Spermiogenesis in the Seminiferous Tubules.

 Image drawn by BYU-Idaho student Fall 2013

Recall that within the seminiferous tubules two types of cells are found; the Sertoli cells and the germ cells. The Sertoli cells are tightly connected to each other by attachments called tight junctions. This arrangement creates what is known as the blood-testis barrier. This barrier keeps the developing sperm cells "hidden" from the male's immune system (because circulating immune cells cannot cross the Sertoli cell barrier). It also provides the proper environment for the developing sperm. Serious injury or infection can sometimes compromise this barrier and immune cells attack the germ cells. This is a relatively common cause of male infertility.

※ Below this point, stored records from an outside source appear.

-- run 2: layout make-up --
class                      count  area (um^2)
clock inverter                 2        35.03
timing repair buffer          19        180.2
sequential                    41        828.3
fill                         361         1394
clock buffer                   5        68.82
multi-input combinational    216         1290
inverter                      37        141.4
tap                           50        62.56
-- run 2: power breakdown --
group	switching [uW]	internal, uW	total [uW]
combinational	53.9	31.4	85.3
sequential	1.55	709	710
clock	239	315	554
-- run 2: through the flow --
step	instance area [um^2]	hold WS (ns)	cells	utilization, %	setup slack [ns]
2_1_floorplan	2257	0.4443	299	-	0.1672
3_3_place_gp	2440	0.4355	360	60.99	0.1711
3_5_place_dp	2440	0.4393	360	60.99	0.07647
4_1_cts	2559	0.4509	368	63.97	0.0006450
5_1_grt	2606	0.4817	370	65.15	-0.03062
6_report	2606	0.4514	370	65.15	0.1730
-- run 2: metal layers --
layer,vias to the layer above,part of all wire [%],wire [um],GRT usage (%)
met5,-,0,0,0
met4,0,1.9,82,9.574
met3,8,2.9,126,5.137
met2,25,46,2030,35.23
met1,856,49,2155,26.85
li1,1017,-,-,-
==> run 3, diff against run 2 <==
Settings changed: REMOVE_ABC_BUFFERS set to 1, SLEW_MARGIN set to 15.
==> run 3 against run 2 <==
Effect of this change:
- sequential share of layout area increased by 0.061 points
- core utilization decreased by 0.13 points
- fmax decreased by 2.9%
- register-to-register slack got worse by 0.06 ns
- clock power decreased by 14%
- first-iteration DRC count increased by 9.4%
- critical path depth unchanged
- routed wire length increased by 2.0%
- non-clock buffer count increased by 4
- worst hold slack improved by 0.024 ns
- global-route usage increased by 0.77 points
--- src/rtl/npc_pkg.sv ---
// Shared IFU definitions: fetch FSM states, address width and reset PC.
// The optional fetch counter is enabled by macro IFU_PERF_EN (see ifu.sv).
package npc_pkg;

  localparam int XLEN = 64;
  localparam logic [63:0] RESET_PC = 64'h0000_0000_8000_0000;
  localparam int INST_W = 32;

  typedef enum logic [1:0] {
    IDLE,
    REQ,
    WAIT,
    HOLD
  } ifu_state_e;

endpackage

--- src/rtl/ifu_ibuf.sv ---
// IFU instruction buffer: holds inst/pc for decode and owns the
// inst_valid/inst_ready handshake.
module ifu_ibuf #(
  parameter int XLEN = npc_pkg::XLEN,
  parameter logic [XLEN-1:0] RESET_PC = XLEN'(npc_pkg::RESET_PC)
) (
  input  logic            clk,
  input  logic            rst_n,
  input  logic            load,
  input  logic            flush,
  input  logic [31:0]     data,
  input  logic [XLEN-1:0] load_pc,
  input  logic            inst_ready,
  output logic            inst_valid,
  output logic [31:0]     inst,
  output logic [XLEN-1:0] pc,
  output logic            fire
);

  assign fire = inst_valid & inst_ready;

  always_ff @(posedge clk or negedge rst_n) begin
    if (!rst_n) begin
      inst_valid <= 1'b0;
      inst       <= '0;
      pc         <= RESET_PC;
    end else if (flush) begin
      inst_valid <= 1'b0;
    end else if (load) begin
      inst_valid <= 1'b1;
      inst       <= data;
      pc         <= load_pc;
    end else if (fire) begin
      inst_valid <= 1'b0;
    end
  end

endmodule
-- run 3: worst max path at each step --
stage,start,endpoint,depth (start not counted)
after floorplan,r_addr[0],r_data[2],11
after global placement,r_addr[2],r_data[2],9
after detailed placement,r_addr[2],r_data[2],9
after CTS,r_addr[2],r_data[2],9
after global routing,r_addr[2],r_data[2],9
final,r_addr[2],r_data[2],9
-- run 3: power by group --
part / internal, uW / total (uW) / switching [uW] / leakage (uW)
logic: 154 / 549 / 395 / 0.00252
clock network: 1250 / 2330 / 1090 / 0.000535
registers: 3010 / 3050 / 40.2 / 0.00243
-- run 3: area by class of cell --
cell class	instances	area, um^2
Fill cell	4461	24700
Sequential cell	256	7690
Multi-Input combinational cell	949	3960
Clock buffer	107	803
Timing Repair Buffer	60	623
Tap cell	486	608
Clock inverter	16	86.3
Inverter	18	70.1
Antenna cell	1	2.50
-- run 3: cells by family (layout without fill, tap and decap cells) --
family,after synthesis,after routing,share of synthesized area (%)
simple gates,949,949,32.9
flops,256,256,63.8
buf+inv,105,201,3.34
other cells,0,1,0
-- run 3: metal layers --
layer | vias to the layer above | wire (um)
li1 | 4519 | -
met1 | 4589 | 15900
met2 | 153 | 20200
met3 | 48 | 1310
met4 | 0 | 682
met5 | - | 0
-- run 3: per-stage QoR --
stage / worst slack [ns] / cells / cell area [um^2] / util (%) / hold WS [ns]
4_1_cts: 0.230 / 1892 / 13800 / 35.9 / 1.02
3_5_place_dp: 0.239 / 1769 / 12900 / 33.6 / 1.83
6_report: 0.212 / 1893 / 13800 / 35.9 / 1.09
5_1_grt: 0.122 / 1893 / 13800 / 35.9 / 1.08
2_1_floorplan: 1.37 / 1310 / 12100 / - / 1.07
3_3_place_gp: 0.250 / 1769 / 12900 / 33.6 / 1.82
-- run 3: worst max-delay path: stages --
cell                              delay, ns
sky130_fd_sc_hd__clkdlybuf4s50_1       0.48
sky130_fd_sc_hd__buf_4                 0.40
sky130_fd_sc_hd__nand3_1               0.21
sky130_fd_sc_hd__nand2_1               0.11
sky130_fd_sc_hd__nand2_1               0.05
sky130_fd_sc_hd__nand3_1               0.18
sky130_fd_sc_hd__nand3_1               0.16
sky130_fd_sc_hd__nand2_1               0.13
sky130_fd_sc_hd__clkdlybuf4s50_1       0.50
`config.mk`:
```
export PLATFORM = sky130hd
export DESIGN_NAME = inst_fifo
export DESIGN_NICKNAME = d
export VERILOG_FILES = /design/src/rtl/inst_fifo.sv
export SDC_FILE = /design/constraint.sdc
export NUM_CORES = 2
export LEC_CHECK = 0
export BUFFER_PORTS_ARGS = -buffer_cell sky130_fd_sc_hd__clkbuf_2
export CAP_MARGIN = 15
export CORE_UTILIZATION = 40
export CTS_CLUSTER_DIAMETER = 200
export DETAILED_ROUTE_END_ITERATION = 16
export HOLD_SLACK_MARGIN = 0.1
export SETUP_SLACK_MARGIN = 0.5
export SLEW_MARGIN = 20
export SYNTH_ARGS = -nofsm -noshare
export SYNTH_HDL_FRONTEND = slang
export SYNTH_SLANG_ARGS = --single-unit
```
`constraint.sdc`:
```
create_clock -name clk -period 18.3 [get_ports clk]
set_input_delay 1.83 -clock clk [delete_from_list [all_inputs] [get_ports clk]]
set_output_delay 1.83 -clock clk [all_outputs]
set_load 0.02 [all_outputs]
```
$ cat src/rtl/icache_direct_pkg.sv
// Shared LC-3b cache types: line/offset widths, index/tag widths, FSM state.
// Used by icache_direct and icache_control.
package lc3b_types;

    typedef logic [15:0]  lc3b_word;
    typedef logic [127:0] lc3b_cache_line;
    typedef logic [3:0]   lc3b_c_offset;

    localparam int DEF_NUM_SETS = 8;
    localparam int C_INDEX_W    = $clog2(DEF_NUM_SETS);
    localparam int C_TAG_W      = 12 - C_INDEX_W;

    typedef enum logic {
        S_IDLE,
        S_FILL
    } icache_state_t;

    function automatic lc3b_word line_word(
        input lc3b_cache_line line,
        input logic [2:0]     sel
    );
        return line[{sel, 4'b0000} +: 16];
    endfunction

endpackage

$ cat src/rtl/icache_direct_if.sv
// Fetch-side request bus and physical-memory line bus of the icache.
// slave: the cache; master: fetch stage plus memory.
interface icache_direct_if;

    logic [15:0]  icache_address;
    logic         icache_read;
    logic [15:0]  icache_rdata;
    logic         icache_resp;
    logic [15:0]  pmem_address;
    logic         pmem_read;
    logic [127:0] pmem_rdata;
    logic         pmem_resp;

    modport master (
        output icache_address, icache_read, pmem_rdata, pmem_resp,
        input  icache_rdata, icache_resp, pmem_address, pmem_read
    );

    modport slave (
        input  icache_address, icache_read, pmem_rdata, pmem_resp,
        output icache_rdata, icache_resp, pmem_address, pmem_read
    );

endinterface

$ cat src/rtl/icache_direct_control.sv
// IDLE/FILL controller: latches the miss line address, drives pmem_read
// and produces the line-load strobe and the response gate.
import lc3b_types::*;

module icache_control (
    input  logic        clk,
    input  logic        rst,
    input  logic        read,
    input  logic        hit,
    input  logic [11:0] line_addr,
    input  logic        pmem_resp,
    output logic        pmem_read,
    output logic [15:0] miss_addr,
    output logic        load_line,
    output logic        resp_gate,
    output logic        miss_start
);

    icache_state_t state;

    assign miss_start = (state == S_IDLE) && read && !hit;
    assign load_line  = (state == S_FILL) && pmem_resp;

    always_ff @(posedge clk) begin
        if (rst) begin
            state     <= S_IDLE;
            pmem_read <= 1'b0;
            miss_addr <= '0;
            resp_gate <= 1'b1;
        end else begin
            unique case (state)
                S_IDLE: begin
                    if (read && !hit) begin
                        state     <= S_FILL;
                        pmem_read <= 1'b1;
                        miss_addr <= {line_addr, 4'b0000};
                        resp_gate <= 1'b0;
                    end
                end
                S_FILL: begin
                    // The fill always completes for miss_addr; no abort.
                    if (pmem_resp) begin
                        state     <= S_IDLE;
                        pmem_read <= 1'b0;
                        miss_addr <= '0;
                        resp_gate <= 1'b1;
                    end
                end
                default: state <= S_IDLE;
            endcase
        end
    end

endmodule

$ cat src/rtl/icache_direct.sv
// Direct-mapped read-only instruction cache with same-cycle hit response.
// Optional macro ICACHE_STATS_EN adds saturating hit/miss counters.
import lc3b_types::*;

module icache_direct #(
    parameter int NUM_SETS = DEF_NUM_SETS
) (
    input  logic              clk,
    input  logic              rst,
`ifdef ICACHE_STATS_EN
    output logic [15:0]       hit_count,
    output logic [15:0]       miss_count,
`endif
    icache_direct_if.slave    bus
);

    localparam int IW = $clog2(NUM_SETS);
    localparam int TW = 12 - IW;

    logic [IW-1:0]       idx;
    logic [TW-1:0]       tag;
    logic [IW-1:0]       fill_idx;
    logic [TW-1:0]       fill_tag;
    logic [15:0]         miss_addr;
    logic                hit;
    logic                pmem_read;
    logic                load_line;
    logic                resp_gate;
    logic                miss_start;
    logic                unused_bits;

    logic [NUM_SETS-1:0] valid;
    logic [TW-1:0]       tags  [NUM_SETS];
    lc3b_cache_line      lines [NUM_SETS];

    assign idx      = bus.icache_address[4 +: IW];
    assign tag      = bus.icache_address[15 -: TW];
    assign fill_idx = miss_addr[4 +: IW];
    assign fill_tag = miss_addr[15 -: TW];

    assign unused_bits = ^{bus.icache_address[0], miss_addr[3:0]};

    assign hit = bus.icache_read && valid[idx] && (tags[idx] == tag);

    assign bus.icache_resp  = hit && resp_gate;
    assign bus.icache_rdata = line_word(lines[idx], bus.icache_address[3:1]);
    assign bus.pmem_read    = pmem_read;
    assign bus.pmem_address = miss_addr;

    icache_control u_ctrl (
        .clk        (clk),
        .rst        (rst),
        .read       (bus.icache_read),
        .hit        (hit),
        .line_addr  (bus.icache_address[15:4]),
        .pmem_resp  (bus.pmem_resp),
        .pmem_read  (pmem_read),
        .miss_addr  (miss_addr),
        .load_line  (load_line),
        .resp_gate  (resp_gate),
        .miss_start (miss_start)
    );

    always_ff @(posedge clk) begin
        if (rst) begin
            valid <= '0;
        end else if (load_line) begin
            valid[fill_idx] <= 1'b1;
        end
    end

    // Tags and data carry no reset; valid alone qualifies them.
    always_ff @(posedge clk) begin
        if (load_line) begin
            tags[fill_idx]  <= fill_tag;
            lines[fill_idx] <= bus.pmem_rdata;
        end
    end

`ifdef ICACHE_STATS_EN
    always_ff @(posedge clk) begin
        if (rst) begin
            hit_count  <= '0;
            miss_count <= '0;
        end else begin
            if (bus.icache_resp && (hit_count != 16'hFFFF)) begin
                hit_count <= hit_count + 16'd1;
            end
            if (miss_start && (miss_count != 16'hFFFF)) begin
                miss_count <= miss_count + 16'd1;
            end
        end
    end
`endif

endmodule

$ cat src/flat_wrapper.sv
// flat-port wrapper written by rule: the top's interface ports become plain ports
module icache_direct_flat 
#(
    parameter int NUM_SETS = DEF_NUM_SETS
)
  (clk, rst, bus_icache_address, bus_icache_read, bus_pmem_rdata, bus_pmem_resp, bus_icache_rdata, bus_icache_resp, bus_pmem_address, bus_pmem_read);
  icache_direct_if bus_i ();
  input  logic clk;
  input  logic rst;
  input wire logic [$bits(bus_i.icache_address)-1:0] bus_icache_address;
  input wire logic [$bits(bus_i.icache_read)-1:0] bus_icache_read;
  input wire logic [$bits(bus_i.pmem_rdata)-1:0] bus_pmem_rdata;
  input wire logic [$bits(bus_i.pmem_resp)-1:0] bus_pmem_resp;
  output wire logic [$bits(bus_i.icache_rdata)-1:0] bus_icache_rdata;
  output wire logic [$bits(bus_i.icache_resp)-1:0] bus_icache_resp;
  output wire logic [$bits(bus_i.pmem_address)-1:0] bus_pmem_address;
  output wire logic [$bits(bus_i.pmem_read)-1:0] bus_pmem_read;
  assign bus_i.icache_address = bus_icache_address;
  assign bus_i.icache_read = bus_icache_read;
  assign bus_i.pmem_rdata = bus_pmem_rdata;
  assign bus_i.pmem_resp = bus_pmem_resp;
  assign bus_icache_rdata = bus_i.icache_rdata;
  assign bus_icache_resp = bus_i.icache_resp;
  assign bus_pmem_address = bus_i.pmem_address;
  assign bus_pmem_read = bus_i.pmem_read;
  icache_direct #(.NUM_SETS(NUM_SETS)) u_core (.clk(clk), .rst(rst), .bus(bus_i));
endmodule
$ cat config.mk
export PLATFORM = sky130hd
export DESIGN_NAME = icache_direct_flat
export DESIGN_NICKNAME = d
export VERILOG_FILES = /design/src/rtl/icache_direct_pkg.sv /design/src/rtl/icache_direct_if.sv /design/src/rtl/icache_direct_control.sv /design/src/rtl/icache_direct.sv /design/src/flat_wrapper.sv
export SDC_FILE = /design/constraint.sdc
export NUM_CORES = 1
export LEC_CHECK = 0
export ABC_AREA = 1
export BUFFER_PORTS_ARGS = -buffer_cell sky130_fd_sc_hd__buf_2
export CORE_UTILIZATION = 40
export DETAILED_ROUTE_END_ITERATION = 8
export HOLD_SLACK_MARGIN = 0.08
export PLACE_DENSITY = 0.62
export SLEW_MARGIN = 0
export SYNTH_ARGS = -nofsm -noshare
export SYNTH_HDL_FRONTEND = slang
export SYNTH_SLANG_ARGS = --single-unit
$ cat constraint.sdc
create_clock -name clk -period 12.1 [get_ports clk]
set_input_delay 3.63 -clock clk [delete_from_list [all_inputs] [get_ports clk]]
set_output_delay 3.63 -clock clk [all_outputs]
set_load 0.005 [all_outputs]
Yosys cells after proc, flatten, opt, wreduce, memory -nomap -nowiden
Memory sizes are Yosys's and may differ from the RTL's.
Index checks and enable logic that the tools add are counted.

storage, ports and cells
  bits of input ports = 148
  memories = 2
  output and inout port bits = 34
  word-level logic and storage cells = 42
  register bits after elaboration = 27
  memory bits (writable) = 1096

operators by class
  bitwise operators = 2
  equal/unequal tests = 3
  magnitude comparators = 3
  shift operators = 1
  reductions and logical operators = 8
  multiplexer cells = 18

memories
  name          words  bits a word  rd ports  clocked after Yosys merged registers in  wr ports  RTL line             RTL
  u_core.lines  8      128          1         0                                        1         icache_direct.sv:34  lc3b_cache_line lines [NUM_SETS];
  u_core.tags   8      9            1         0                                        1         icache_direct.sv:33  logic [TW-1:0] tags [NUM_SETS];

operators by type and width
  cell                  number
  $shiftx A128 B8 Y16   1
  $mux W16              2
  $pmux W16 S2          1
  $mux W1               10
  $eq A9 B9 Y1          1
  $lt A3 B4 Y1 const B  2
  $or A8 B8 Y8          1
  $logic_and A1 B1 Y1   6
  $pmux W1 S2           3
  $bmux W1 S3           1
  $demux W1 S3          1
  $ge A3 B1 Y1 const B  1
  $ne A2 B1 Y1 const B  1
  $ne A2 B2 Y1 const B  1
  $reduce_and A2 Y1     1
  $logic_not A1 Y1      1
  $not A1 Y1            1

Longest topological paths before layout
  depth after elaboration = 8
  depth in mapped cells = 17
  depth with buffers taken out = 14

Modules after synthesis
Synthesis repeated with hierarchy kept, for this count alone.

unflattened totals
  cells, all modules = 3609
  area, all modules = 44551.5 um2

by module, submodules not included
  module          area an instance (um2)  cells each  instances  seq. area each (um2)
  icache_direct   43872.1                 3532        1          33071.7
  icache_control  679.4                   77          1          300.3

Worst setup path after synthesis
Ideal clock, no wire load.

  kind = input to register
  start point = input bus_pmem_resp
  end point = memory u_core.lines[0][0] (netlist bit), enable pin
  setup time = 0.636 ns
  data required time = 11.464 ns
  cell stages on the path = 4
  setup slack = 1.813 ns
  path buffers = 0
  data arrival time = 9.650 ns
  cells stage by stage = nand2_1 -> nor2_1 -> inv_1 -> nor2_1

on the way
  cells in the longest elaborated chain, start to end = 3

ends and longest elaborated chain
  element                        RTL line                     RTL
  start: declaration             flat_wrapper.sv:13           input wire logic [$bits(bus_i.pmem_resp)-1:0] bus_pmem_resp;
  $logic_and A1 B1 Y1            icache_direct_control.sv:22  assign load_line = (state == S_FILL) && pmem_resp;
  $mux W1                        icache_direct.sv:74          if (load_line) begin
  $mux W1 (implied by the code)  icache_direct.sv:76          lines[fill_idx] <= bus.pmem_rdata;
  end: declaration               icache_direct.sv:34

Every way passes these cells.

Final worst setup path
  start point = input bus_icache_address[4]
  end point = output bus_icache_rdata[14]

on the way
  cells in the longest elaborated chain, start to end = 2

ends and longest elaborated chain
  element              RTL line                 RTL
  start: declaration   flat_wrapper.sv:10       input wire logic [$bits(bus_i.icache_address)-1:0] bus_icache_address;
  $mem_v2 Z8 W128      n/a
  $shiftx A128 B8 Y16  icache_direct_pkg.sv:22  return line[{sel, 4'b0000} +: 16];
  end: declaration     flat_wrapper.sv:14       output wire logic [$bits(bus_i.icache_rdata)-1:0] bus_icache_rdata;

Every way passes these cells.

==> metrics.md <==
| Metric | Value |
|---|---|
| Final Skew | `0.0227 ns` |
| Pwr Density | `163 nW/µm²` |
| Starting DRT DRC Count | `2,774` |
| Vias in the first global route | `26,000` |
| CTS Hold Bufs | `0` |
| Slack of the critical path | `1.65 ns` |
| CTS buffer count | `111` |
| Leak Pwr | `16.2 nW` |
| HPWL after DPL | `58,400 µm` |
| Mux share of post-synthesis cell area | `0` |
| Netlist Area Pre-Place | `44,000 µm²` |
| Remaining DRCs | `0` |
| GP Congestion | `0.748` |
| Crit path capture type | `primary output` |
| Yosys top cell area share | `0.747` |
| Comb pwr share | `0.057` |
| Synth Area in XOR/XNOR | `0` |
| CTS tree | `yes` |
| Setup Crit Path Kind | `primary input to primary output` |
| Part of the power in registers | `0.530` |
| Crit start category | `primary input` |
| Max clock buf depth | `3` |
| Layout cells sized above 1 | `0.110` |
| Finished layout cell area | `49,700 µm²` |
| Site Rows | `121` |
| Detail Route Antenna Nets | `0` |
| Final setup viols | `0` |
| Post-CTS Setup Bufs | `0` |
| Area leader, netlist | `edfxtp_1` |
| Status | `complete, no violations` |
| Total core area | `109,000 µm²` |
| Synth unique cells | `27` |
| Antenna violations before repair | `54` |
| H-tree depth | `3` |
| Worst vdd ir | `0.000132 V` |
| Die W | `334 µm` |
| RSZ-0062 raised after global routing | `false` |
| Layout area overhead | `12.8%` |
| Tightest Pin Transition | `1.10 ns` |
| Critical Path RT | `8.47 ns` |
| Global-route wire length before repair | `170,000 µm` |
| Seq cells post-synth | `1,119` |
| Clk_lat worst skew | `0.70 ns` |
| Max Freq | `0.0957 GHz` |
| Nets | `3,597` |
| Top Ports | `182` |
| Most frequent cells in the layout | `edfxtp_1 (1,096), nor2_1 (679), o21ai_0 (607)` |
| Post-synthesis sequential area ratio | `0.758` |
| Global-route usage over all layers | `0.205` |
| DRT Wirelength | `116,000 µm` |
| Final clock period utilization by the worst path | `0.864` |
| Cts repair resizes | `0` |
| Synth Area in Compound Gates | `0.127` |
| Share of synthesized cell area in and, or, nand and nor gates | `0.0825` |
| DRT Pass-1 Iters | `5` |
| Main combinational cell family by area after synthesis | `compound AO/OA/AOI/OAI gates` |
| Worst endpoint data arrival time | `6.82 ns` |
| Post-place setup slack | `1.70 ns` |
| Clock power share | `0.413` |
| Max Cap Violations | `0` |
| I/O Buffers | `176` |
| CTS clock-pin slew for the worst setup and hold paths | `0.06 ns` |
| TritonCTS Sinks | `1,119` |
| Worst rel slew slack | `0.266` |
| Final min period | `10.45 ns` |
| CTS Root Cell | `clkbuf_16` |
| Top area cells in the synthesized netlist | `edfxtp_1 (75%), o21ai_0 (6.9%), nor2_1 (5.9%), o22ai_1 (3.8%), clkbuf_1 (1.2%)` |
| DIE HEIGHT | `334 µm` |
| Grt ovf | `0` |
| Post-Syn Area per Cell | `13.1 µm²` |
| HP Class | `flip-flop to flip-flop` |
| Slew Viols, Final | `0` |
| Cell count after synthesis | `3,359` |
| Starting density of the core | `0.404` |
| Via count | `27,600` |
| Final Hold Viols | `0` |
| Setup TNS | `0 ns` |
| Via/cell ratio | `5.56` |
| Most common cell after layout, fill and taps aside | `edfxtp_1` |
| Placed instance area | `46,100 µm²` |
| Largest net degree at the start of global routing | `263` |
| Sw power | `1.78 mW` |
| Routed len/inst | `23.4 µm` |
| Yosys warnings | `0` |
| Core Util, Final | `0.456` |
| Sw Ratio | `0.220` |
| CP Max Fanout | `262` |
| Synth Area in Adders | `0` |
| P_int | `6.33 mW` |
| Die ar. | `111,000 µm²` |
==> path summary, 6_finish.rpt <==
| kind | startpoint | to | slack, ns | cells past startpoint |
|---|---|---|---|---|
| max reg2reg | u_core.u_ctrl.state | u_core.lines[1][23] | 8.57 | 6 |
| min reg2reg | u_core.u_ctrl.pmem_read | u_core.u_ctrl.pmem_read | 0.47 | 2 |
| min | u_core.u_ctrl.pmem_read | u_core.u_ctrl.pmem_read | 0.47 | 2 |
| max | bus_icache_address[4] | bus_icache_rdata[14] | 1.65 | 9 |
==> flip-flops by register name, summed over array words and instances, names as in the netlist <==
name,cells
u_core.lines,1024
u_core.tags,72
u_core.u_ctrl.miss_addr,12
u_core.valid,8
u_core.u_ctrl.pmem_read,1
u_core.u_ctrl.resp_gate,1
u_core.u_ctrl.state,1
==> layout make-up <==
class | count | area (µm²)
timing repair buffer | 220 | 1380
sequential | 1119 | 33400
multi-input combinational | 1929 | 9310
tap | 1414 | 1770
clock buffer | 143 | 2990
fill | 9636 | 59300
inverter | 68 | 284
clock inverter | 60 | 544
antenna | 16 | 40.0
==> stage by stage <==
stage | hold slack (ns) | instances | power (mW)
after global routing | 0.498 | 4960 | 8.35
final | 0.467 | 4969 | 8.11
after CTS | 0.467 | 4953 | 8.16
after detailed placement | 0.458 | 4750 | 4.84
after floorplan | 0.440 | 3362 | 4.65
after global placement | 0.450 | 4750 | 4.84
==> logic make-up (layout without fill, tap and decap cells) <==
group / Yosys count / count (layout)
buffers and inverters: 314 / 491
AND/OR/NAND/NOR: 928 / 928
flip-flops: 1119 / 1119
other: 1 / 20
AO/OA/AOI/OAI: 997 / 997
==> power groups by stage <==
stage | Clock [mW] | Sequential, mW | Combinational, mW
floorplan | 0 | 4.39 | 0.263
global placement | 0 | 4.38 | 0.455
detailed placement | 0 | 4.38 | 0.462
CTS | 3.40 | 4.30 | 0.463
global route | 3.55 | 4.30 | 0.508
finish | 3.35 | 4.30 | 0.462
==> Yosys cell counts <==
master / number
buf_1: 5
inv_1: 66
buf_2: 69
o22ai_1: 265
o211ai_1: 27
buf_6: 14
a21o_1: 1
or2_1: 4
nand3b_1: 6
inv_4: 2
dfxtp_1: 23
o21ai_1: 24
o21ai_0: 607
nand3_1: 84
nor2_1: 687
or2_2: 5
a21oi_1: 16
o21bai_4: 1
conb_1: 1
clkbuf_1: 144
o311ai_1: 4
o21bai_1: 10
edfxtp_1: 1096
nand2_1: 142
buf_4: 14
o221ai_1: 36
o311ai_0: 6
==> critical path, cell delays in order <==
cell and delay [ns]:
buf_8 0.19, inv_16 0.64, o21ai_0 0.22, o22ai_1 0.21
nor2_1 0.06, o311ai_0 0.89, nand3_1 0.35, nand2_1 0.27
buf_2 0.15
==> metal layers <==
metal | GRT usage | vias to the layer above | routed length (µm)
li1 | - | 12700 | -
met3 | 0.0536 | 218 | 9900
met1 | 0.274 | 13700 | 49100
met4 | 0.0729 | 40 | 2970
met2 | 0.321 | 959 | 54000
met5 | 0 | - | 229
(Power assumes the default switching activity.)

Prior to puberty the seminiferous tubules are relatively small in diameter and do not have patent lumens. Also, during this time, the germ cells are in a quiescent state. With the onset of puberty, FSH begins to increase. Sertoli cells have FSH receptors and when FSH stimulates these receptors, the Sertoli cells increase in number and size. They also produce fluid that begins to expand the seminiferous tubule lumen, creating a lumen in the center. This is why testicular size increases rapidly during puberty. Also, the increase in FSH and testosterone initiate spermatogenesis. The stem cells that will eventually develop into mature sperm are the spermatogonia. These cells, like other body cells, have 23 pairs of chromosomes for a total of 46 (diploid). At puberty, they begin to divide by mitosis, producing daughter cells that also have 46 chromosomes. When a spermatogonium undergoes mitosis, one of the new daughter cells remains a spermatogonium to divide by mitosis again. The other daughter cell becomes a primary spermatocyte and begins the journey to become a sperm cell. The primary spermatocyte undergoes the first meiotic division, resulting in the production of two secondary spermatocytes. These secondary spermatocytes will then undergo the second meiotic division, resulting in the production of four spermatids. The process of meiosis results in cells that have only one copy of each chromosome or a total of 23 (haploid).

Author: OpenStax Anatomy and Physiology. License: Creative Commons Attribution License 4.0 license. Link: https://cnx.org/resources/b7768deb900fb73aec09dd5853a3c06518f273a6/Figure_28_01_04.jpg 

At this stage, the spermatids do not look like a mature sperm but are essentially a round cell. To become a mature sperm, the spermatids undergo a complex process, known as spermiogenesis, resulting in the characteristic shape of the sperm cell (also called spermatozoa). Sertoli cells literally surround the developing germ cells and influence sperm cell development along the entire process from a spermatogonium to a fully formed sperm cell. From beginning to end this process takes roughly 74 days. The sperm then move into the epididymis, where they must spend another 10-14 days to become a fully functional sperm and are temporarily stored. The typical 20-year-old male produces around 6.5 million sperm per gram of testicular parenchyma per day. As men age this number goes down and by age 50 is around 3.8 million per gram per day.

Structure of a Spermatocyte

As described above, the spermatozoon or sperm cell (male gamete) is a haploid cell with one copy of each chromosome pair or a total of 23 individual chromosomes. Following spermiogenesis the mature sperm cell has very little in the way of cytoplasm and cell organelles, but it does have a very long flagellum that can propel it quite vigorously. In the first image below, you see that a sperm cell consists of three segments, the headmidpiece and tail.

The head contains the nucleus (very highly condensed DNA of 23 chromosomes). The nucleus is capped by the remnants of a cell organelle called the Golgi body. This remnant is called the acrosome and it is filled with hydrolytic enzymes that will be used to help digest through the protective layers surrounding the egg. The midpiece contains a centriole and many mitochondria that will be used to generate the ATP that powers the long tail (flagellum) for the swimming motion. The tail is a flagellum which consists of an array of microtubules that slide past each other under the influence of ATP. This sliding motion causes waves of curvature or bending in the tail, propelling the sperm forward.